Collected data

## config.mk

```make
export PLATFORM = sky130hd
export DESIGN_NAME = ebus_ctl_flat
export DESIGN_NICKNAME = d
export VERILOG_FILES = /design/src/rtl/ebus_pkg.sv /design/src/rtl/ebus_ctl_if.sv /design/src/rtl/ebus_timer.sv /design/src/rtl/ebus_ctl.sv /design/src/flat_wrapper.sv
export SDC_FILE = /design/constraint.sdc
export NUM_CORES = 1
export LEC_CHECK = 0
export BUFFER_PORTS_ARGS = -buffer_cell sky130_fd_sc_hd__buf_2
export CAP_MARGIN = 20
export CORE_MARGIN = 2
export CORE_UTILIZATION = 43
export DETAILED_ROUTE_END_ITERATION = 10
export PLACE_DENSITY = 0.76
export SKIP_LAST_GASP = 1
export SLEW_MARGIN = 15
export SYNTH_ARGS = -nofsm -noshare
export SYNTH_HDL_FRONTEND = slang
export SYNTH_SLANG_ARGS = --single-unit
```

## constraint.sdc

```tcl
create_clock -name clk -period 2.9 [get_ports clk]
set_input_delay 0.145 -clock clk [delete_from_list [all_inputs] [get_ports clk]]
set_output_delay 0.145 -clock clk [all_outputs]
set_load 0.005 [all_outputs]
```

→ PROBLEM DESCRIPTION
All records shown above must be set down again verbatim.

→ EXERCISE ANSWER
## config.mk

```make
export PLATFORM = sky130hd
export DESIGN_NAME = ebus_ctl_flat
export DESIGN_NICKNAME = d
export VERILOG_FILES = /design/src/rtl/ebus_pkg.sv /design/src/rtl/ebus_ctl_if.sv /design/src/rtl/ebus_timer.sv /design/src/rtl/ebus_ctl.sv /design/src/flat_wrapper.sv
export SDC_FILE = /design/constraint.sdc
export NUM_CORES = 1
export LEC_CHECK = 0
export BUFFER_PORTS_ARGS = -buffer_cell sky130_fd_sc_hd__buf_2
export CAP_MARGIN = 20
export CORE_MARGIN = 2
export CORE_UTILIZATION = 43
export DETAILED_ROUTE_END_ITERATION = 10
export PLACE_DENSITY = 0.76
export SKIP_LAST_GASP = 1
export SLEW_MARGIN = 15
export SYNTH_ARGS = -nofsm -noshare
export SYNTH_HDL_FRONTEND = slang
export SYNTH_SLANG_ARGS = --single-unit
```

## constraint.sdc

```tcl
create_clock -name clk -period 2.9 [get_ports clk]
set_input_delay 0.145 -clock clk [delete_from_list [all_inputs] [get_ports clk]]
set_output_delay 0.145 -clock clk [all_outputs]
set_load 0.005 [all_outputs]
```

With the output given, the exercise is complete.